Oslo-listed Ocean Yield has revealed Scorpio Bulkers has options to sell five ships it charters from the Norwegian owner as it seeks to exit the dry bulk sector.

Kjell Inge Rokke-controlled sale and leaseback specialist Ocean Yield owns five ships - four ultramaxes and a kamsarmax - leased back to Scorpio Bulkers until at least 2029.

Scorpio Bulkers is looking to sell its entire fleet as it moves into wind turbine installation vessels (WTIVs) in a dramatic strategy shift.

Speaking on a third quarter conference call with analysts, Ocean Yield chief executive Lars Solbakken said: "Scorpio Bulkers has an option to sell the vessels to third parties with a slight premium compared to the outstanding [amount] under the lease."

In February, Scorpio Bulkers offloaded the 61,000-dwt SBI Cronos (built 2015) and 61,300-dwt SBI Achilles (built 2016), both ultramaxes, and the 82,000-dwt kamsarmax SBI Lynx (built 2018) to Ocean Yield for $62.8m.

The US-listed owner agreed to lease them back on respective bareboat charters of nine years, 10 years and 12 years. Purchase options for Scorpio had previously been revealed as part of the deal.

Solbakken also said the company's restructuring agreement with Norwegian shipowner Solstad Offshore has closed, which has seen Ocean Yield take a 3.8% stake in its compatriot due to a redrawing of charters for two anchor-handling tug supply ships, the 21,454-hp Far Senator and 21,457-hp Far Statesman (both built 2013), that are leased to Solstad.

No plans for Solstad shares yet

"We expect positive Ebitda contribution from these vessels going forward," Solbakken said.

Asked if the company had plans for the shares, he answered: "No, we have sold the old shares that we received [in] that old restructuring some years ago, but there is no plan currently that we want to announce at this point in time."

Ocean Yield booked a total impairment for the quarter of $129.4m, including a write-off of $94.8m on its 214,266-cbm floating production, storage and offloading unit Dhirubhai 1 (built 1979) and a cable-layer.

The book value is $51.5m, with Ocean Yield now trying to sell the unit.

The FPSO is laid up in Sri Lanka. Solbakken said the vessel had racked up an Ebitda loss of $2.5m in the third quarter.

Bigger loss than expected

"This is somewhat higher than budgeted due to Covid-19. Ocean Yield is actively trying to sell the FPSO and there is recently some progress in these sales efforts," he added.

Solbakken said talks are ongoing and the company hopes to be able to achieve a price at "least equal and hopefully higher" than the book value.

"It's difficult to give any guidance on the timeline. We are in the process of discussing a potential sale, but there is still substantial uncertainty to this selling process," he added.

"Our preference is to sell, but we will not exclude any long-term charter. But we want to limit any additional risk to a potential candidate or a long term charter.
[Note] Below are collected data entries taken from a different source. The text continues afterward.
--- src/rtl/psc_break_win.sv ---
module psc_break_win #(
    parameter int BRK_WIN = 4
) (
    input  logic clk,
    input  logic rst_n,
    input  logic stpclk,
    input  logic ack_pending,
    output logic sel_break
);
    localparam int WW = (BRK_WIN < 1) ? 1 : $clog2(BRK_WIN + 1);

    typedef struct packed {
        logic          stp;
        logic [WW-1:0] win;
    } win_t;

    win_t w_d, w_q;

    always_comb begin
        w_d     = w_q;
        w_d.stp = stpclk;
        if (w_q.stp && !stpclk) begin
            w_d.win = WW'(BRK_WIN);
        end else if (w_q.win != '0) begin
            w_d.win = w_q.win - 1'b1;
        end
    end

    always_ff @(posedge clk or negedge rst_n) begin
        if (!rst_n) begin
            w_q.stp <= 1'b0;
            w_q.win <= '0;
        end else begin
            w_q <= w_d;
        end
    end

    assign sel_break = ack_pending || (w_q.win != '0);

endmodule
File: src/rtl/rxaf_pkg.sv
package rxaf_pkg;

  // One bit per separately gated match term.
  typedef struct packed {
    logic bc;  // broadcast term
    logic mc;  // multicast term
    logic ph;  // individual / promiscuous term
  } match_terms_t;

endpackage

File: src/rtl/rxaf_da_collect.sv
module rxaf_da_collect #(
  parameter int N_BYTES = 6,
  parameter int BYTE_W  = 8
) (
  input  logic                      clk,
  input  logic                      rst_n,
  input  logic                      sof,
  input  logic                      byte_vld,
  input  logic [BYTE_W-1:0]         byte_data,
  output logic                      last_byte,
  output logic [N_BYTES*BYTE_W-1:0] da_word
);

  localparam int CNT_W = $clog2(N_BYTES + 1);
  localparam logic [CNT_W-1:0] CNT_DONE = CNT_W'(N_BYTES);
  localparam logic [CNT_W-1:0] CNT_LAST = CNT_W'(N_BYTES - 1);

  logic [CNT_W-1:0] cnt_q, cnt_d;
  logic             cnt_en;
  logic             take;

  assign take      = byte_vld && !sof && (cnt_q != CNT_DONE);
  assign last_byte = take && (cnt_q == CNT_LAST);

  always_comb begin
    cnt_en = sof || take;
    if (sof) cnt_d = '0;
    else     cnt_d = cnt_q + CNT_W'(1);
  end

  always_ff @(posedge clk or negedge rst_n) begin
    if (!rst_n)      cnt_q <= '0;
    else if (cnt_en) cnt_q <= cnt_d;
  end

  // Earlier bytes are stored; the final byte is used straight from the input.
  for (genvar k = 0; k < N_BYTES - 1; k++) begin : g_byte
    logic [BYTE_W-1:0] byte_q;
    logic              byte_en;
    assign byte_en = take && (cnt_q == CNT_W'(k));
    always_ff @(posedge clk or negedge rst_n) begin
      if (!rst_n)       byte_q <= '0;
      else if (byte_en) byte_q <= byte_data;
    end
    assign da_word[k*BYTE_W +: BYTE_W] = byte_q;
  end
  assign da_word[(N_BYTES-1)*BYTE_W +: BYTE_W] = byte_data;

  AST_CNT_BOUND: assert property (@(posedge clk) disable iff (!rst_n)
    cnt_q <= CNT_DONE);
  AST_LAST_SINGLE: assert property (@(posedge clk) disable iff (!rst_n)
    last_byte |=> !last_byte);

endmodule
## config.mk

```make
export PLATFORM = sky130hd
export DESIGN_NAME = coinc_qualifier
export DESIGN_NICKNAME = d
export VERILOG_FILES = /design/src/rtl/cq_pkg.sv /design/src/rtl/cq_cfg_chain.sv /design/src/rtl/cq_window.sv /design/src/rtl/cq_bus.sv /design/src/rtl/coinc_qualifier.sv
export SDC_FILE = /design/constraint.sdc
export NUM_CORES = 1
export LEC_CHECK = 0
export BUFFER_PORTS_ARGS = -buffer_cell sky130_fd_sc_hd__buf_4
export CORE_ASPECT_RATIO = 1.2
export CORE_MARGIN = 2
export CORE_UTILIZATION = 41
export DETAILED_ROUTE_END_ITERATION = 10
export SLEW_MARGIN = 20
export SYNTH_ARGS = -nofsm -noshare
export SYNTH_HDL_FRONTEND = slang
export SYNTH_HIERARCHICAL = 1
export SYNTH_SLANG_ARGS = --single-unit
```

## constraint.sdc

```tcl
create_clock -name clk -period 2.67 [get_ports clk]
set_input_delay 0.4005 -clock clk [delete_from_list [all_inputs] [get_ports clk]]
set_output_delay 0.4005 -clock clk [all_outputs]
set_load 0.1 [all_outputs]
```

## src/rtl/cq_pkg.sv

```systemverilog
package cq_pkg;
    localparam int unsigned NPIX_DEF  = 16;
    localparam int unsigned NVETO_DEF = 4;
    localparam int unsigned WBITS_DEF = 4;

    typedef enum logic [1:0] {
        ST_IDLE = 2'd0,
        ST_OPEN = 2'd1,
        ST_HOLD = 2'd2
    } qual_state_e;

    // pixel enables, energy enable, veto enables, window field, pile-up enable
    function automatic int unsigned cfg_width(input int unsigned np,
                                              input int unsigned nv,
                                              input int unsigned wb);
        return np + 1 + nv + wb + 1;
    endfunction
endpackage

```

## src/rtl/cq_cfg_chain.sv

```systemverilog
module cq_cfg_chain #(
    parameter int unsigned W = 26
) (
    input  logic         clk,
    input  logic         rst_n,
    input  logic         shift_en,
    input  logic         sdi,
    input  logic         load,
    output logic [W-1:0] cfg
);
    typedef struct packed {
        logic [W-1:0] sreg;
        logic [W-1:0] act;
    } chain_t;

    chain_t r_q, r_d;

    always_comb begin
        r_d = r_q;
        if (shift_en) r_d.sreg = {sdi, r_q.sreg[W-1:1]};
        if (load)     r_d.act  = r_q.sreg;
    end

    always_ff @(posedge clk or negedge rst_n) begin
        if (!rst_n) r_q <= '0;
        else        r_q <= r_d;
    end

    assign cfg = r_q.act;
endmodule

```

## src/rtl/cq_window.sv

```systemverilog
module cq_window
    import cq_pkg::*;
#(
    parameter int unsigned NPIX  = NPIX_DEF,
    parameter int unsigned NVETO = NVETO_DEF,
    parameter int unsigned WBITS = WBITS_DEF
) (
    input  logic             clk,
    input  logic             rst_n,
    input  logic [NPIX-1:0]  pix_hit,
    input  logic             nrg_hit,
    input  logic [NVETO-1:0] veto_in,
    input  logic [NPIX-1:0]  pix_en,
    input  logic             nrg_en,
    input  logic [NVETO-1:0] veto_en,
    input  logic [WBITS-1:0] win_len,
    input  logic             pileup_en,
    input  logic             poll,
    output logic             evt,
    output logic [NPIX:0]    pat
);
    typedef struct packed {
        qual_state_e      st;
        logic [WBITS-1:0] cnt;
        logic [NPIX:0]    acc;
        logic             vetoed;
        logic             polled;
        logic             evt;
        logic [NPIX:0]    pat;
    } win_state_t;

    localparam win_state_t IDLE_ST = '{st: ST_IDLE, cnt: '0, acc: '0,
                                       vetoed: 1'b0, polled: 1'b0,
                                       evt: 1'b0, pat: '0};

    win_state_t    r_q, r_d;
    logic [NPIX:0] hits_m;
    logic [NPIX:0] acc_c;
    logic          veto_m;
    logic          vet_c;
    logic          in_open;
    logic          pass;
    logic          close_now;

    always_comb begin
        hits_m    = {nrg_hit & nrg_en, pix_hit & pix_en};
        veto_m    = |(veto_in & veto_en);
        in_open   = (r_q.st == ST_OPEN);
        acc_c     = (in_open ? r_q.acc : '0) | hits_m;
        vet_c     = (in_open & r_q.vetoed) | veto_m;
        pass      = acc_c[NPIX] & (|acc_c[NPIX-1:0]) & ~vet_c;
        close_now = 1'b0;
        r_d       = r_q;

        unique case (r_q.st)
            ST_IDLE: begin
                if (|hits_m) begin
                    r_d.acc    = acc_c;
                    r_d.vetoed = vet_c;
                    if (win_len == '0) begin
                        close_now = 1'b1;
                    end else begin
                        r_d.st  = ST_OPEN;
                        r_d.cnt = win_len;
                    end
                end
            end
            ST_OPEN: begin
                r_d.acc    = acc_c;
                r_d.vetoed = vet_c;
                r_d.cnt    = r_q.cnt - 1'b1;
                if (r_q.cnt == WBITS'(1)) close_now = 1'b1;
            end
            ST_HOLD: begin
                if (poll) begin
                    r_d.polled = 1'b1;
                end else if (r_q.polled ||
                             (pileup_en && (|hits_m[NPIX-1:0]))) begin
                    r_d = IDLE_ST;
                end
            end
            default: r_d = IDLE_ST;
        endcase

        if (close_now) begin
            if (pass) begin
                r_d.st     = ST_HOLD;
                r_d.evt    = 1'b1;
                r_d.pat    = acc_c;
                r_d.polled = 1'b0;
                r_d.cnt    = '0;
            end else begin
                r_d = IDLE_ST;
            end
        end
    end

    always_ff @(posedge clk or negedge rst_n) begin
        if (!rst_n) r_q <= IDLE_ST;
        else        r_q <= r_d;
    end

    assign evt = r_q.evt;
    assign pat = r_q.pat;
endmodule

```

## src/rtl/cq_bus.sv

```systemverilog
module cq_bus #(
    parameter int unsigned PATW = 17
) (
    input  logic            poll,
    input  logic            evt,
    input  logic [PATW-1:0] pat,
    output logic            oe,
    output logic [PATW:0]   data
);
    always_comb begin
        oe   = poll;
        data = poll ? {evt, pat} : '0;
    end
endmodule

```

## src/rtl/coinc_qualifier.sv

```systemverilog
module coinc_qualifier
    import cq_pkg::*;
#(
    parameter int unsigned NPIX  = NPIX_DEF,
    parameter int unsigned NVETO = NVETO_DEF,
    parameter int unsigned WBITS = WBITS_DEF
) (
    input  logic             clk,
    input  logic             rst_n,
    input  logic [NPIX-1:0]  pix_hit,
    input  logic             nrg_hit,
    input  logic [NVETO-1:0] veto_in,
    input  logic             cfg_shift,
    input  logic             cfg_sdi,
    input  logic             cfg_load,
    input  logic             poll,
    output logic             evt_flag,
    output logic             bus_oe,
    output logic [NPIX+1:0]  bus_data
);
    localparam int unsigned PATW     = NPIX + 1;
    localparam int unsigned CFGW     = cfg_width(NPIX, NVETO, WBITS);
    localparam int unsigned OFS_NRG  = NPIX;
    localparam int unsigned OFS_VETO = NPIX + 1;
    localparam int unsigned OFS_WIN  = OFS_VETO + NVETO;
    localparam int unsigned OFS_PU   = OFS_WIN + WBITS;

    logic [CFGW-1:0] cfg_q;
    logic [PATW-1:0] pat_q;
    logic            evt_q;

    cq_cfg_chain #(.W(CFGW)) u_cfg (
        .clk      (clk),
        .rst_n    (rst_n),
        .shift_en (cfg_shift),
        .sdi      (cfg_sdi),
        .load     (cfg_load),
        .cfg      (cfg_q)
    );

    cq_window #(.NPIX(NPIX), .NVETO(NVETO), .WBITS(WBITS)) u_win (
        .clk       (clk),
        .rst_n     (rst_n),
        .pix_hit   (pix_hit),
        .nrg_hit   (nrg_hit),
        .veto_in   (veto_in),
        .pix_en    (cfg_q[NPIX-1:0]),
        .nrg_en    (cfg_q[OFS_NRG]),
        .veto_en   (cfg_q[OFS_VETO +: NVETO]),
        .win_len   (cfg_q[OFS_WIN +: WBITS]),
        .pileup_en (cfg_q[OFS_PU]),
        .poll      (poll),
        .evt       (evt_q),
        .pat       (pat_q)
    );

    cq_bus #(.PATW(PATW)) u_bus (
        .poll (poll),
        .evt  (evt_q),
        .pat  (pat_q),
        .oe   (bus_oe),
        .data (bus_data)
    );

    assign evt_flag = evt_q;
endmodule

```

==> run metrics, run 1 <==
met2 usage approximately a quarter; setup TNS 0 ns; Synthesis Warnings 6; CTS Hold Bufs 0; Worst path slowest cell nor4b_1; nets roughly 430; port buffer count 46; post_cts resized 0; Starting Density between 40% and 50%; cts bufs inserted 9; GR Util met3 2.983%; Setup CP Type reg2reg; share of layout cells above drive strength 1 35.29%; syn_area_per_cell approximately 12 µm²; synth cell count leaders dfrtp_1, buf_4, mux2_4; fin util roughly 45%; ys async rst share 100.0%; worst vdd ir between 0.3 and 0.4 mV; filler cell count 1,133; H-tree Lvls 3; CTS tree built; cell taking the most area after synthesis dfrtp_1; Synth area leaders dfrtp_1, mux2_4, buf_4, a22o_1, mux2_2; CTS Sinks 95; hold crit path type in2async; Cell Area, Synth 4977 µm²; most common cell in the netlist dfrtp_1; pin count of the biggest net entering global routing 50; Most Crowded Layer GR met2; latest clock arrival within the worst-skew pair 0.35 ns; period utilization between 90% and 100%; Leak Pwr roughly 2.5 nW; Seq/Total Area, Yosys 47.76%; DP HPWL 7.296 mm; # IOs 47; CP Max Fanout 18; PD cells 1119 nW/µm²; placed cells ~550; DRC 0; setup violators final 0; clock transition at the registers of the reported paths 0.07 ns; Synth-to-Final Area Change 8.170%; Non-Filler Instances 569; die footprint around 13,000 µm²; Initial DRC Count 131; die span in y around 120 µm; Max transition margin approximately half; Clock Skews 0.009318 ns; TritonRoute pass-1 iters 4; post-synthesis cell count about 400; post-DR vias/cell between 5 and 6; Critical Path RT approximately 2.9 ns; Post-synth EDFFs 0; clk buf depth 2; Placer Congestion 0.8671; Fin. Hold Viols 0; ant diodes 0; DRT antenna net count 0; Worst Path Arrival between 2 and 3 ns; Die W about 100 µm; Via Count just over 3,000; M1 GR Usage about a fifth; initial antenna violation count 0; first-pass GRT wire length approximately 17 mm; Max Fclk about 400 MHz; Min Clock Period, post-route between 2 and 2.5 ns; Overflow after GRT 0; num rows 44; status complete, no violations; Slew Limit Fails 0; cell chain of the critical path nor4_1 -> a311oi_1 -> nor4b_1 -> a31oi_2 -> a21boi_4 -> nor3_1; Place WS 0.1304 ns; #FFs+latches synth between 90 and 100; setup bufs post-CTS 0; share of the synthesized area in the top cell type roughly 48%; CP peak stage delay roughly 0.54 ns; post-synthesis net count roughly 430; crit path launch type flop; max_cap viols 0; global-route usage over all layers between 10% and 20%; vias in the first global route approximately 3,200; unrepaired setup endpoints after global routing no; setup ws final ~0.18 ns; root buffer cell clkbuf_16; Critical Path Sink Type flop; DRT Wirelength 10.05 mm; Core ar. around 12,000 µm²; ys flop type dfrtp_1; WL/cell approximately 18 µm; post-synth cell types between 50 and 60; Worst-Margin Slew 0.7393 ns
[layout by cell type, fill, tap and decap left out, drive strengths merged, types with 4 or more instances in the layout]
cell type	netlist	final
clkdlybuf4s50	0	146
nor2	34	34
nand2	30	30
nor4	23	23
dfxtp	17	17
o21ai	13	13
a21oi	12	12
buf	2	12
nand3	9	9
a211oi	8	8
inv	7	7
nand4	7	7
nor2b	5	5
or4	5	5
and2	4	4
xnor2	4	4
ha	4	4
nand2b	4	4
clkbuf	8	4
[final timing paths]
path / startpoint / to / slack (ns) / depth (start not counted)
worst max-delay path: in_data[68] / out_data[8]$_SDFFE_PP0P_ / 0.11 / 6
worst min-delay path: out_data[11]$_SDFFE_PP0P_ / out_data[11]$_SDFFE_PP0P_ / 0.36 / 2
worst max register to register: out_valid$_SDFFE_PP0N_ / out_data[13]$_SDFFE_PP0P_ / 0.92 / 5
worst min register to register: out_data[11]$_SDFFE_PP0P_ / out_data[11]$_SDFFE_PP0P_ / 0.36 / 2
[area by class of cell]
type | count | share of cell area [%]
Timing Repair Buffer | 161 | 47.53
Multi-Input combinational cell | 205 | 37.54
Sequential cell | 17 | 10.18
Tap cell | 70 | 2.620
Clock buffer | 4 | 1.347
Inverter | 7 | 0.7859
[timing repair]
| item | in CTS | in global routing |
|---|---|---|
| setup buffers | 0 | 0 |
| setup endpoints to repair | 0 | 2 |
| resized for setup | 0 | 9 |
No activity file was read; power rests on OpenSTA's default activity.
File: src/rtl/stkirq_pkg.sv
package stkirq_pkg;
  localparam int NUM_REG = 3;
  localparam int REG_BUS_A = 0;
  localparam int REG_BUS_B = 1;
  localparam int REG_DMA = 2;

  typedef struct packed {
    logic busClr;
    logic dmaClr;
    logic busStack;
    logic dmaStack;
  } ctlStrobe_t;
endpackage

File: src/rtl/stkirq_datapath.sv
module stkirq_datapath
  import stkirq_pkg::*;
#(
  parameter int W = 8
) (
  input  logic                      clk,
  input  logic                      rstN,
  input  ctlStrobe_t                ctl,
  input  logic [NUM_REG-1:0][W-1:0] evt,
  input  logic [NUM_REG-1:0]        rd,
  output logic [NUM_REG-1:0][W-1:0] vis,
  output logic [NUM_REG-1:0][W-1:0] landed,
  output logic [NUM_REG-1:0]        postZero
);

  for (genvar i = 0; i < NUM_REG; i++) begin : g_reg
    logic         clrLvl;
    logic         stackLvl;
    logic [W-1:0] shadow;
    logic [W-1:0] postRd;
    logic [W-1:0] visNext;
    logic [W-1:0] shadowNext;

    if (i == REG_DMA) begin : g_dma
      assign clrLvl   = ctl.dmaClr;
      assign stackLvl = ctl.dmaStack;
    end else begin : g_bus
      assign clrLvl   = ctl.busClr;
      assign stackLvl = ctl.busStack;
    end

    assign postRd      = rd[i] ? '0 : vis[i];
    assign postZero[i] = (postRd == '0);

    always_comb begin
      if (clrLvl) begin
        visNext    = shadow | evt[i];
        shadowNext = '0;
        landed[i]  = shadow | evt[i];
      end else if (stackLvl) begin
        visNext    = postRd;
        shadowNext = shadow | evt[i];
        landed[i]  = '0;
      end else begin
        visNext    = postRd | evt[i];
        shadowNext = shadow;
        landed[i]  = evt[i];
      end
    end

    always_ff @(posedge clk or negedge rstN) begin
      if (!rstN) begin
        vis[i] <= '0;
        shadow <= '0;
      end else begin
        vis[i] <= visNext;
        shadow <= shadowNext;
      end
    end
  end

endmodule
[src/rtl/atrig_pkg.sv]
package atrig_pkg;

    localparam int NUM_SRC  = 8;
    localparam int SEL_W    = $clog2(NUM_SRC);
    localparam int REG_W    = 8;
    localparam int SEL_LSB  = 0;
    localparam int AUX_POS  = 6;

    typedef logic [SEL_W-1:0] src_sel_t;
    typedef logic [REG_W-1:0] reg_word_t;

    typedef struct packed {
        logic     aux;
        src_sel_t sel;
    } cfg_t;

    function automatic reg_word_t cfg_to_word(cfg_t c);
        reg_word_t w;
        w = '0;
        w[SEL_LSB +: SEL_W] = c.sel;
        w[AUX_POS]          = c.aux;
        return w;
    endfunction

    function automatic cfg_t word_to_cfg(reg_word_t w);
        cfg_t c;
        c.sel = w[SEL_LSB +: SEL_W];
        c.aux = w[AUX_POS];
        return c;
    endfunction

endpackage

[src/rtl/atrig_cfg_reg.sv]
module atrig_cfg_reg
    import atrig_pkg::*;
(
    input  logic      clk,
    input  logic      rst,
    input  logic      wr_en,
    input  reg_word_t wr_data,
    output cfg_t      cfg,
    output reg_word_t rd_data
);

    cfg_t cfg_q;

    always_ff @(posedge clk) begin
        if (rst) begin
            cfg_q <= '0;
        end else if (wr_en) begin
            cfg_q <= word_to_cfg(wr_data);
        end
    end

    assign cfg     = cfg_q;
    assign rd_data = cfg_to_word(cfg_q);

    a_r2_sel_written: assert property (@(posedge clk) disable iff (rst)
        wr_en |=> rd_data[SEL_LSB +: SEL_W] == $past(wr_data[SEL_LSB +: SEL_W]));

    a_r2_aux_written: assert property (@(posedge clk) disable iff (rst)
        wr_en |=> rd_data[AUX_POS] == $past(wr_data[AUX_POS]));

    a_r2_hold_without_write: assert property (@(posedge clk) disable iff (rst)
        !wr_en |=> $stable(rd_data));

endmodule

[src/rtl/atrig_src_mux.sv]
module atrig_src_mux #(
    parameter int N = atrig_pkg::NUM_SRC,
    localparam int SW = (N > 1) ? $clog2(N) : 1
) (
    input  logic [N-1:0]  src,
    input  logic [SW-1:0] sel,
    output logic          picked
);

    logic [N-1:0] hit;

    for (genvar g = 0; g < N; g++) begin : g_lane
        assign hit[g] = src[g] & (sel == SW'(g));
    end

    assign picked = |hit;

endmodule

[src/rtl/atrig_edge.sv]
module atrig_edge (
    input  logic clk,
    input  logic rst,
    input  logic sig_in,
    input  logic arm,
    input  logic allow,
    output logic pulse
);

    logic prev_q;
    logic pulse_q;

    // prev_q follows the input every cycle, armed or not, so a level that is
    // already high when arming is not mistaken for a fresh edge.
    always_ff @(posedge clk) begin
        if (rst) begin
            prev_q  <= 1'b1;
            pulse_q <= 1'b0;
        end else begin
            prev_q  <= sig_in;
            pulse_q <= sig_in & ~prev_q & arm & allow;
        end
    end

    assign pulse = pulse_q;

    a_r9_single_cycle: assert property (@(posedge clk) disable iff (rst)
        pulse |=> !pulse);

    a_r6_needs_arm: assert property (@(posedge clk) disable iff (rst)
        $rose(pulse) |-> $past(arm));

    a_r7_needs_allow: assert property (@(posedge clk) disable iff (rst)
        $rose(pulse) |-> $past(allow));

    a_r10_high_sample: assert property (@(posedge clk) disable iff (rst)
        $rose(pulse) |-> $past(sig_in));

endmodule
File: src/rtl/pmf_pkg.sv
package pmf_pkg;

  // Merge enabled bytes of a write into the old dword.
  function automatic logic [31:0] merge_bytes(input logic [31:0] old_v,
                                              input logic [31:0] wr_v,
                                              input logic [3:0]  be);
    logic [31:0] r;
    for (int b = 0; b < 4; b++) begin
      r[b*8 +: 8] = be[b] ? wr_v[b*8 +: 8] : old_v[b*8 +: 8];
    end
    return r;
  endfunction

  // Apply the alignment mask and force the I/O-space bit.
  function automatic logic [31:0] clean_base(input logic [31:0] v,
                                             input logic [31:0] mask);
    return (v & mask) | 32'h1;
  endfunction

  // Address falls inside an aligned window of 2**span bytes.
  function automatic logic in_window(input logic [15:0] addr,
                                     input logic [15:0] base,
                                     input int          span);
    logic [15:0] upper;
    upper = 16'hFFFF << span;
    return (addr & upper) == (base & upper);
  endfunction

endpackage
That means that we would prefer to avoid making any additional investment," Solbakken said.

Ocean Yield's net loss for the third quarter was $104.4m, compared to a deficit of $63.2m in 2019.

Risk reduced

The company says the counterparty risk has fallen over the last three months.

Solbakken said tanker markets had become softer, but counterparties seem to be in "good shape".

"So, there is no reason to worry short-term," the CEO added. "For bulkers, we see a stronger market, also the same for container vessels, and I guess vessels that are on sub-charters through strong counterparties. So, we see an improvement in the counterparty risk in Q3."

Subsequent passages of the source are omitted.